Veteran entrepreneur Kevin Johnson may be able to help you answer that. On his blog, he writes about the unexpected characteristics of successful entrepreneurs.
For example, in his latest post, he suggests that if you like to be the smartest guy in the room, start-up life might not be a great fit for you. Intellectual humility is actually a good sign you'll do well as an entrepreneur, he writes:
The average person is intimidated by smart people...If given a choice to spend a week quarantined with really smart people or people of average intelligence, the average Jane would choose people of average intelligence. Who can blame her? But what a tragedy! It’s as if Jane’s fear, ego, or yearning to fit in prevents her from growing and learning.
When in high school, I learned the value of hanging around brilliant people. Somehow I ended up befriending some really bright students. I make it sound coincidental, but the relationships I developed were probably strong because I was a social outcast like they were. The geeks always are, right? Nevertheless, the end result was the same; I was able to learn so much from them and therefore increase my abilities...Today, I continue to maintain an ever-expanding circle of intelligent people. They make me feel inadequate and sometimes just really stupid, but I am OK with that because I know that I learn so much from them...it behooves every entrepreneur—and anyone else who strives to be successful—to surround himself with the brightest and best minds.
With so much emphasis in the media placed on the cleverness of entrepreneurs (and no doubt many of these folks are incredibly clever), Johnson's post is a nice reminder that focusing on your own relative intelligence really isn't productive (or probably much good for your mental health).

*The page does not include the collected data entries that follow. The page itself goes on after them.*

--- src/source/qubic_params.svh ---
`ifndef QUBIC_PARAMS_SVH
`define QUBIC_PARAMS_SVH

//////////////////////////////////////////////////////////////
// Subsystem sizing
//////////////////////////////////////////////////////////////

// Number of FMC card slots on the carrier
`define QH_N_FMC 2

// ADC sample and DAC word width, two's complement
`define QH_SAMPLE_W 16

// Gain is fixed point, unity = 1 << QH_GAIN_FRAC
`define QH_GAIN_FRAC 12

// Length of the active-low ADC sync pulse, in sysclk cycles
`define QH_SYNC_CYCLES 4

// Clip event counter width, saturates at all ones
`define QH_CLIP_W 8

`endif

--- src/source/fmc_pkg.sv ---
`default_nettype none

`include "qubic_params.svh"

package fmc_pkg;

  // Signed ADC sample / DAC word
  typedef logic signed [`QH_SAMPLE_W-1:0] sample_t;

  // Selects one card slot
  typedef logic [$clog2(`QH_N_FMC)-1:0] card_idx_t;

  // Saturating clip count
  typedef logic [`QH_CLIP_W-1:0] clip_cnt_t;

  // Per-card datapath settings
  typedef struct packed {
    sample_t gain;    // Q(SAMPLE_W-GAIN_FRAC).GAIN_FRAC
    sample_t offset;  // Added after scaling
    logic    enable;  // Samples dropped when low
  } card_cfg_t;

endpackage

`default_nettype wire

--- src/source/ctrl_pkg.sv ---
`default_nettype none

package ctrl_pkg;
  import fmc_pkg::*;

  // Register field within one card
  typedef enum logic [1:0] {
    FIELD_GAIN   = 2'd0,
    FIELD_OFFSET = 2'd1,
    FIELD_ENABLE = 2'd2,  // Data bit 0 only
    FIELD_SYNC   = 2'd3   // Strobe, no storage
  } cfg_field_e;

  // Config address, card in the upper bits
  typedef struct packed {
    card_idx_t  card;
    cfg_field_e field;
  } cfg_addr_t;

endpackage

`default_nettype wire

--- src/source/fmc_ifs.sv ---
`timescale 1ns/100ps
`default_nettype none

//////////////////////////////////////////////////////////////
// Decoder to card path settings
//////////////////////////////////////////////////////////////

interface card_cfg_if
  import fmc_pkg::*;
();
  card_cfg_t cfg;       // Levels, held until rewritten
  logic      sync_req;  // Single cycle pulse

  modport ctrl (output cfg, sync_req);
  modport card (input cfg, sync_req);
endinterface

//////////////////////////////////////////////////////////////
// Card path to output stage
//////////////////////////////////////////////////////////////

interface card_out_if
  import fmc_pkg::*;
();
  logic    valid;  // One-cycle strobe per word
  sample_t word;   // Saturated DAC word
  logic    clip;   // Qualified by valid

  modport path (output valid, word, clip);
  modport sink (input valid, word, clip);
endinterface

`default_nettype wire

--- src/source/cfg_decoder.sv ---
`timescale 1ns/100ps
`default_nettype none

`include "qubic_params.svh"

module cfg_decoder
  import fmc_pkg::*;
  import ctrl_pkg::*;
(
  input  logic            sysclk,
  input  logic            arst_n,
  input  logic            cfg_we,
  input  cfg_addr_t       cfg_addr,
  input  sample_t         cfg_data,
  card_cfg_if.ctrl        cards [`QH_N_FMC]
);

  // One settings register per slot
  for (genvar i = 0; i < `QH_N_FMC; i++) begin : g_card
    card_cfg_t cfg_q;
    logic      sync_q;
    logic      hit;

    assign hit = cfg_we && (cfg_addr.card == card_idx_t'(i));  // Write aimed here

    always_ff @(posedge sysclk or negedge arst_n) begin
      if (!arst_n) begin
        cfg_q.gain   <= sample_t'(1 << `QH_GAIN_FRAC);  // Unity
        cfg_q.offset <= '0;
        cfg_q.enable <= 1'b0;                           // Card starts muted
        sync_q       <= 1'b0;
      end else begin
        sync_q <= 1'b0;  // Pulse lasts one cycle
        if (hit) begin
          case (cfg_addr.field)
            FIELD_GAIN:   cfg_q.gain   <= cfg_data;
            FIELD_OFFSET: cfg_q.offset <= cfg_data;
            FIELD_ENABLE: cfg_q.enable <= cfg_data[0];
            FIELD_SYNC:   sync_q       <= 1'b1;  // Settings untouched
          endcase
        end
      end
    end

    assign cards[i].cfg      = cfg_q;
    assign cards[i].sync_req = sync_q;
  end

endmodule

`default_nettype wire

--- src/source/fmc_card_path.sv ---
`timescale 1ns/100ps
`default_nettype none

`include "qubic_params.svh"

module fmc_card_path
  import fmc_pkg::*;
(
  input  logic       sysclk,
  input  logic       arst_n,
  input  logic       adc_valid,
  input  sample_t    adc_sample,
  output logic       adc_sync_n,
  card_cfg_if.card   cfg,
  card_out_if.path   out
);

  localparam int PROD_W   = 2 * `QH_SAMPLE_W;
  localparam int SCALED_W = PROD_W - `QH_GAIN_FRAC;  // Product after the shift
  localparam int SUM_W    = SCALED_W + 1;            // Room for offset carry
  localparam int CNT_W    = $clog2(`QH_SYNC_CYCLES + 1);

  localparam logic signed [SUM_W-1:0] SAT_MAX = (1 <<< (`QH_SAMPLE_W - 1)) - 1;
  localparam logic signed [SUM_W-1:0] SAT_MIN = -(1 <<< (`QH_SAMPLE_W - 1));

  logic signed [PROD_W-1:0]   product;
  logic signed [SCALED_W-1:0] scaled_q;
  logic                       s1_valid_q;
  logic signed [SUM_W-1:0]    sum;
  logic                       sat_hi;
  logic                       sat_lo;
  logic [CNT_W-1:0]           sync_cnt_q;

  //////////////////////////////////////////////////////////////
  // Stage 1, scale by gain
  //////////////////////////////////////////////////////////////

  assign product = adc_sample * cfg.cfg.gain;  // Full precision, signed

  always_ff @(posedge sysclk or negedge arst_n) begin
    if (!arst_n) s1_valid_q <= 1'b0;
    else         s1_valid_q <= adc_valid && cfg.cfg.enable;  // Drop when disabled
  end

  // Top slice equals arithmetic shift right by GAIN_FRAC
  always_ff @(posedge sysclk) begin
    scaled_q <= product[PROD_W-1:`QH_GAIN_FRAC];
  end

  //////////////////////////////////////////////////////////////
  // Stage 2, offset and saturate
  //////////////////////////////////////////////////////////////

  assign sum    = scaled_q + cfg.cfg.offset;  // Sign extended to SUM_W
  assign sat_hi = (sum > SAT_MAX);
  assign sat_lo = (sum < SAT_MIN);

  always_ff @(posedge sysclk or negedge arst_n) begin
    if (!arst_n) begin
      out.valid <= 1'b0;
      out.clip  <= 1'b0;
    end else begin
      out.valid <= s1_valid_q;
      out.clip  <= s1_valid_q && (sat_hi || sat_lo);  // Saturation event
    end
  end

  always_ff @(posedge sysclk) begin
    if (sat_hi)      out.word <= SAT_MAX[`QH_SAMPLE_W-1:0];
    else if (sat_lo) out.word <= SAT_MIN[`QH_SAMPLE_W-1:0];
    else             out.word <= sum[`QH_SAMPLE_W-1:0];
  end

  //////////////////////////////////////////////////////////////
  // ADC sync pulse
  //////////////////////////////////////////////////////////////

  always_ff @(posedge sysclk or negedge arst_n) begin
    if (!arst_n) begin
      sync_cnt_q <= '0;
      adc_sync_n <= 1'b1;  // Idle high
    end else if (cfg.sync_req) begin
      sync_cnt_q <= CNT_W'(`QH_SYNC_CYCLES - 1);
      adc_sync_n <= 1'b0;
    end else if (sync_cnt_q != '0) begin
      sync_cnt_q <= sync_cnt_q - 1'b1;  // Hold low
    end else begin
      adc_sync_n <= 1'b1;
    end
  end

endmodule

`default_nettype wire

--- src/source/dac_output_stage.sv ---
`timescale 1ns/100ps
`default_nettype none

`include "qubic_params.svh"

module dac_output_stage
  import fmc_pkg::*;
(
  input  logic       sysclk,
  input  logic       arst_n,
  card_out_if.sink   paths      [`QH_N_FMC],
  output logic       dac_valid  [`QH_N_FMC],
  output sample_t    dac_word   [`QH_N_FMC],
  output clip_cnt_t  clip_count [`QH_N_FMC]
);

  for (genvar i = 0; i < `QH_N_FMC; i++) begin : g_card
    logic      valid_q;
    sample_t   word_q;
    clip_cnt_t clip_q;

    // Retime toward the DAC lanes
    always_ff @(posedge sysclk or negedge arst_n) begin
      if (!arst_n) valid_q <= 1'b0;
      else         valid_q <= paths[i].valid;
    end

    always_ff @(posedge sysclk) begin
      word_q <= paths[i].word;
    end

    // Clip events, stick at max
    always_ff @(posedge sysclk or negedge arst_n) begin
      if (!arst_n) begin
        clip_q <= '0;
      end else if (paths[i].valid && paths[i].clip && (clip_q != '1)) begin
        clip_q <= clip_q + 1'b1;
      end
    end

    assign dac_valid[i]  = valid_q;
    assign dac_word[i]   = word_q;
    assign clip_count[i] = clip_q;
  end

endmodule

`default_nettype wire

--- src/source/qubic_hw.sv ---
`timescale 1ns/100ps
`default_nettype none

`include "qubic_params.svh"

module qubic_hw
  import fmc_pkg::*;
  import ctrl_pkg::*;
(
  input  logic       sysclk,
  input  logic       arst_n,
  // Register writes
  input  logic       cfg_we,
  input  cfg_addr_t  cfg_addr,
  input  sample_t    cfg_data,
  // ADC side, one entry per FMC slot
  input  logic       adc_valid  [`QH_N_FMC],
  input  sample_t    adc_sample [`QH_N_FMC],
  output logic       adc_sync_n [`QH_N_FMC],
  // DAC side
  output logic       dac_valid  [`QH_N_FMC],
  output sample_t    dac_word   [`QH_N_FMC],
  output clip_cnt_t  clip_count [`QH_N_FMC]
);

  card_cfg_if cfg_bus [`QH_N_FMC] ();  // Decoder to paths
  card_out_if out_bus [`QH_N_FMC] ();  // Paths to output stage

  //////////////////////////////////////////////////////////////
  // Settings
  //////////////////////////////////////////////////////////////

  cfg_decoder u_cfg_decoder (
    .sysclk   (sysclk),
    .arst_n   (arst_n),
    .cfg_we   (cfg_we),
    .cfg_addr (cfg_addr),
    .cfg_data (cfg_data),
    .cards    (cfg_bus)
  );

  //////////////////////////////////////////////////////////////
  // One path per FMC slot
  //////////////////////////////////////////////////////////////

  for (genvar i = 0; i < `QH_N_FMC; i++) begin : g_card
    fmc_card_path u_path (
      .sysclk     (sysclk),
      .arst_n     (arst_n),
      .adc_valid  (adc_valid[i]),
      .adc_sample (adc_sample[i]),
      .adc_sync_n (adc_sync_n[i]),
      .cfg        (cfg_bus[i]),
      .out        (out_bus[i])
    );
  end

  dac_output_stage u_dac_output_stage (
    .sysclk     (sysclk),
    .arst_n     (arst_n),
    .paths      (out_bus),
    .dac_valid  (dac_valid),
    .dac_word   (dac_word),
    .clip_count (clip_count)  // Saturating, per card
  );

endmodule

`default_nettype wire

--- config.mk ---
export PLATFORM = sky130hd
export DESIGN_NAME = qubic_hw
export DESIGN_NICKNAME = d
export VERILOG_FILES = /design/src/source/fmc_pkg.sv /design/src/source/ctrl_pkg.sv /design/src/source/fmc_ifs.sv /design/src/source/cfg_decoder.sv /design/src/source/fmc_card_path.sv /design/src/source/dac_output_stage.sv /design/src/source/qubic_hw.sv
export VERILOG_INCLUDE_DIRS = /design/src /design/src/source
export SDC_FILE = /design/constraint.sdc
export NUM_CORES = 2
export LEC_CHECK = 0
export BUFFER_PORTS_ARGS = -buffer_cell sky130_fd_sc_hd__buf_2
export CAP_MARGIN = 30
export CORE_MARGIN = 2
export CORE_UTILIZATION = 60
export DETAILED_ROUTE_END_ITERATION = 12
export GPL_ROUTABILITY_DRIVEN = 0
export PLACE_DENSITY_LB_ADDON = 0.2
export SLEW_MARGIN = 20
export SYNTH_ARGS = -nofsm -noshare
export SYNTH_HDL_FRONTEND = slang
export SYNTH_SLANG_ARGS = --single-unit
--- constraint.sdc ---
create_clock -name sysclk -period 6.9 [get_ports sysclk]
set_input_delay 1.38 -clock sysclk [delete_from_list [all_inputs] [get_ports sysclk]]
set_output_delay 1.38 -clock sysclk [all_outputs]
set_load 0.05 [all_outputs]
; ---- Word level (Yosys, flattened, before mapping)
; Index checks and enable logic that the tools add are counted.
[classes]
addsub = 6
n_bitwise = 1
mul = 2
n_mux = 13
n_lt_le_gt_ge = 4
n_eq_ne = 7
n_reduce_logical = 23
[op_table]
columns = operator, n
row1 = multiplier 16 x 16 -> 32 bit, 2
row2 = adder 20 x 16 -> 21 bit, 2
row3 = "> comparator 21 x 16 -> 1 bit, second input constant", 2
row4 = "less-than comparator 21 x 16 -> 1 bit, second input constant", 2
row5 = 2-to-1 mux 16 bit, 2
row6 = "adder 8 x 1 -> 8 bit, second input constant", 2
row7 = "!= test 8 bit, second input constant", 2
row8 = 2-to-1 mux 3 bit, 4
row9 = AND reduction 2 bit, 6
row10 = logical AND 1 bit, 10
row11 = 2-to-1 mux 1 bit, 7
row12 = nonzero test 3 bit, 2
row13 = "subtractor 3 x 1 -> 3 bit, second input constant", 2
row14 = "== test 2 bit, second input constant", 2
row15 = "!= test 2 bit, second input constant", 2
row16 = nonzero test 2 bit, 2
row17 = "== test 2 x 1 -> 1 bit, second input constant", 1
row18 = logical NOT 2 bit, 1
row19 = logical OR 1 bit, 2
row20 = NOT 1 bit, 1
[word_totals]
word_cells = 84
out_inout_bits = 52
ff_bits = 204
inputBits = 56

; ---- Logic depth before layout (Yosys ltp)
[logic_depth]
ltp_word = 4
mapped_depth = 26
mapped_depth_nobuf = 25

; ---- Modules after synthesis
; Synthesis repeated with hierarchy kept, for this count alone.
[unflattened]
cells_unflattened = 2851
hier_area_um2 = 27966.8
[modules_own_cells]
columns = module, seq_area_each_um2, cells_each, instances, area_per_inst_um2
row1 = fmc_card_path at g_card[0].u_path, 897.1, 1320, 1, 12069.1
row2 = fmc_card_path at g_card[1].u_path, 897.1, 1269, 1, 11700.0
row3 = cfg_decoder, 1704.1, 150, 1, 2636.3
row4 = dac_output_stage, 1091.0, 112, 1, 1561.5

; ---- Worst setup path after synthesis
; Ideal clock, no wire load.
[synth_path]
path_kind = input -> register
start = input adc_sample[7] (netlist name)
end = register g_card[1].u_path.scaled_q[19]
slack_ns = -0.149
setup_time_ns = 0.121
stages = 23
arrival_ns = 6.928
t_required_ns = 6.779
path_buffers = 1
cell_sequence = clkbuf_1 -> nand2_1 -> fa_1 -> inv_1 -> fa_1 -> inv_1 -> fa_1 -> inv_1 -> fa_1 -> fa_1 -> inv_1 -> fa_1 -> inv_1 -> ha_1 -> and4_1 -> nand2_1 -> a2111oi_1 -> o311ai_1 -> o21ai_1 -> a41oi_1 -> o21ai_1 -> a21oi_1 -> xnor2_1
[synth_via]
elab_chain_len = 1
[synth_rtl]
columns = item, line_no
row1 = from (decl), qubic_hw.sv:18  ; input sample_t adc_sample [`QH_N_FMC],
row2 = multiplier 16 x 16 -> 32 bit, fmc_card_path.sv:38  ; assign product = adc_sample * cfg.cfg.gain;
row3 = named net g_card[1].u_path.product[31], fmc_card_path.sv:26  ; logic signed [PROD_W-1:0] product;
row4 = to (signal assigned), fmc_card_path.sv:47  ; scaled_q <= product[PROD_W-1:`QH_GAIN_FRAC];
row5 = to (decl), fmc_card_path.sv:27  ; logic signed [SCALED_W-1:0] scaled_q;
; The timed path passes the listed nets, and every way through them passes these cells.
; A chain may end at the register's enable or synchronous reset.

; ---- Worst setup path after layout
[layout_path]
start = input adc_sample[6] (netlist name)
end = register g_card[1].u_path.scaled_q[17]
; Same word-level chain as after synthesis.

==> run summary <==
Hold Crit Class -> flip-flop to flip-flop
Setup Skew -> 18.7 ps
transition time of the tightest slew-check pin -> 913 ps
#FFs+latches synth -> 204
Min-Delay Startpoint -> g_card[1].u_path.out.word[14]$_SDFF_PP1_
Die W -> 216 um
via count -> 19,000
Post-CTS Setup Bufs -> 0
RSZ-0062 raised after global routing -> true
final instance count without filler cells -> 3,563
vias in the first global route -> 20,600
Top FF cell, synth -> dfxtp_1
share of layout cells above drive strength 1 -> 14.3%
R2R depth -> 22
max_slew headroom -> 38.9%
Avg Synthesized Cell Area -> 9.90 um^2
most frequent cells in the layout -> 615 x inv_1, 524 x fa_1, 300 x nand2_1, 227 x and2_1, 204 x ha_1
core area -> 44,300 um^2
Max-Cap Viols -> 0
final setup vio count -> 0
CP Max Fanout -> 12
commonest non-fill, non-tap cell in the layout -> inv_1
Initial Util -> 60.8%
WL/cell -> 17.2 um
CP Launch Point -> adc_sample[6]
fin crit period -> 6640 ps
Worst setup EP type -> flip-flop
Post-Route Utilization -> 68.1%
post-synth cell types -> 68
worst skew pair latency -> 520 ps
final hold violations -> 0
clock sink count -> 204
Critical Path Source Type -> primary input
Async S/R FF share, synth -> 49.0%
All-Layer GR Usage -> 27.5%
Mapped Nets -> 3,508
final antenna-violating net count -> 0
proportion of synthesized chip area in sequential cells -> 17.0%
Layout area overhead -> 12.0%
register area -> 4590 um^2
Vias/cell -> 5.32
fmax -> 0.151 GHz
Worst EP arrival -> 7040 ps
Post-synth EDFFs -> 0
WL final -> 61.2 mm
Multi-input gate area -> 19,800 um^2
CTS tree -> built
DP HPWL -> 52.0 mm
placed insts -> 3,518
hold path depth -> 0
crit share post-route -> 96.2%
Bufs on Longest Clock Path -> 3
initial antenna violation count -> 1
critical path class -> primary input to flip-flop
die height -> 216 um
row cnt -> 77
Slew Viols, Final -> 0
first-pass GRT wire length -> 103 mm
Cells after Synth -> 2,724
DRC violations left -> 0
Synth Warn # -> 0
# port buffers -> 107
CTS H-tree depth -> 1
DIE AREA -> 46,600 um^2
GR Overflow Total -> 0
nets -> 3,737
clock slew at reported path FFs -> 60 ps
Root Buffer -> clkbuf_16
First-pass DRT Iterations -> 5
CTS Buf Count -> 23
IO Pins -> 108
largest net degree at the start of global routing -> 70
Reg2Reg Launch Point -> u_cfg_decoder.cards[1].cfg[19]$_DFFE_PN0P_
Crit path required time -> 7300 ps
outcome -> finished clean
mapped cell area -> 27,000 um^2
initial drt markers -> 1,073
number of fill cells in the layout -> 3,505
routing by layer:
metal | part of all wire [%] | global-route usage [%] | vias up
met1 | 44 | 38.4 | 9710
met3 | 5.3 | 3.27 | 89
li1 | - | - | 8660
met4 | 2.2 | 5.68 | 0
met2 | 48 | 46.6 | 502
met5 | 0 | 0 | -
path summary, 6_finish.rpt:
| path | end | slack (ps) |
|---|---|---|
| max in group asynchronous | g_card[0].u_path.adc_sync_n$_DFFE_PN1P_ | 5020 |
| min in group asynchronous | u_cfg_decoder.cards[1].cfg[2]$_DFFE_PN0P_ | 800 |
| min | u_dac_output_stage.g_card[1].word_q[14]$_DFF_P_ | 310 |
| min reg2reg | u_dac_output_stage.g_card[1].word_q[14]$_DFF_P_ | 310 |
| max | g_card[1].u_path.scaled_q[17]$_DFF_P_ | 260 |
| max reg2reg | g_card[1].u_path.scaled_q[17]$_DFF_P_ | 460 |
kinds of logic after synthesis:
kind of cell,synth area share (%)
and+or+nand+nor,13.0
DFF,17.0
buffers and inverters,9.80
xor gates and xnor gates,3.24
adders and majority gates,48.4
muxes,2.87
AOI/OAI and AO/OA,5.66
area by class of cell:
class                      instances  area share [%]
antenna                            1         0.00829
sequential                       204            15.2
clock buffer                      34            2.25
tap                              592            2.45
timing repair buffer             286            6.49
clock inverter                     8           0.373
inverter                         615            7.65
multi-input combinational       1823            65.6
Yosys cell counts (all sizes together), types with 16 or more instances:
cell	count	share of area (%)
a21oi	58	1.1
mux2	66	2.8
dfrtp	96	8.9
inv	615	8.6
and2	227	5.3
fa	524	39
o21a	20	0.56
nor2	72	1.0
a21o	36	1.0
xnor2	70	2.3
nand2b	29	0.67
xor2	28	0.97
ha	204	9.5
nand2	300	4.2
nand3	17	0.32
nor3	16	0.30
o21ai	42	0.79
clkbuf	75	1.0
dfxtp	104	7.7
state kept, by name (all words and copies together), names as in the netlist:
name	count
u_dac_output_stage.g_card.clip_q	16
g_card.u_path.adc_sync_n	2
g_card.u_path.s1_valid_q	2
g_card.u_path.out.word	32
g_card.u_path.sync_cnt_q	6
u_dac_output_stage.g_card.valid_q	2
g_card.u_path.out.valid	2
u_cfg_decoder.cards.sync_req	2
u_cfg_decoder.cards.cfg	66
u_dac_output_stage.g_card.word_q	32
g_card.u_path.scaled_q	40
g_card.u_path.out.clip	2
worst max-delay path, cell delays in order:
cell	delay, ps
buf_2	180
and2_1	200
fa_1	480
fa_1	560
ha_1	140
inv_1	50
fa_1	470
inv_1	60
fa_1	540
inv_1	50
fa_1	470
inv_1	40
ha_1	300
and2_1	160
nor2b_1	150
a2111oi_2	380
buf_4	200
a2111oi_4	80
o311ai_2	340
o21ai_2	140
a41oi_2	240
nor2b_2	200
o21bai_1	90
xor2_1	140
stage by stage:
stage	hold slack, ps	area, um^2	TNS, ps	setup slack, ps
final	315	30200	0	260
after global routing	326	30200	-111	-57.4
after CTS	315	30100	0	112
after detailed placement	312	29300	-3490	-376
after global placement	312	29300	-2310	-277
after floorplan	310	27000	0	1.68
what timing repair did:
item                       in CTS  in global routing
setup endpoints to repair       0                 11
hold buffers                    0                  0
gates resized for setup         0                 10
Power is left out: the tool's default activity adds up to more than one toggle a clock period on the data nets, which glitch-free logic cannot reach.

A better bet is to devote your energy to acknowledging the talents and abilities of others and seeking out ways to learn from them, even at the cost of sometimes appearing less than brilliant yourself. It might be hard on your ego but it's probably good for your business. Columbia Business School professors have even written that dumb is the new smart, citing a willingness to admit what you don't understand and appear foolish as a highly undervalued business skill in this post financial crisis world.
Do you agree that successful entrepreneurs need to be willing to spend time with people that make them feel dumb?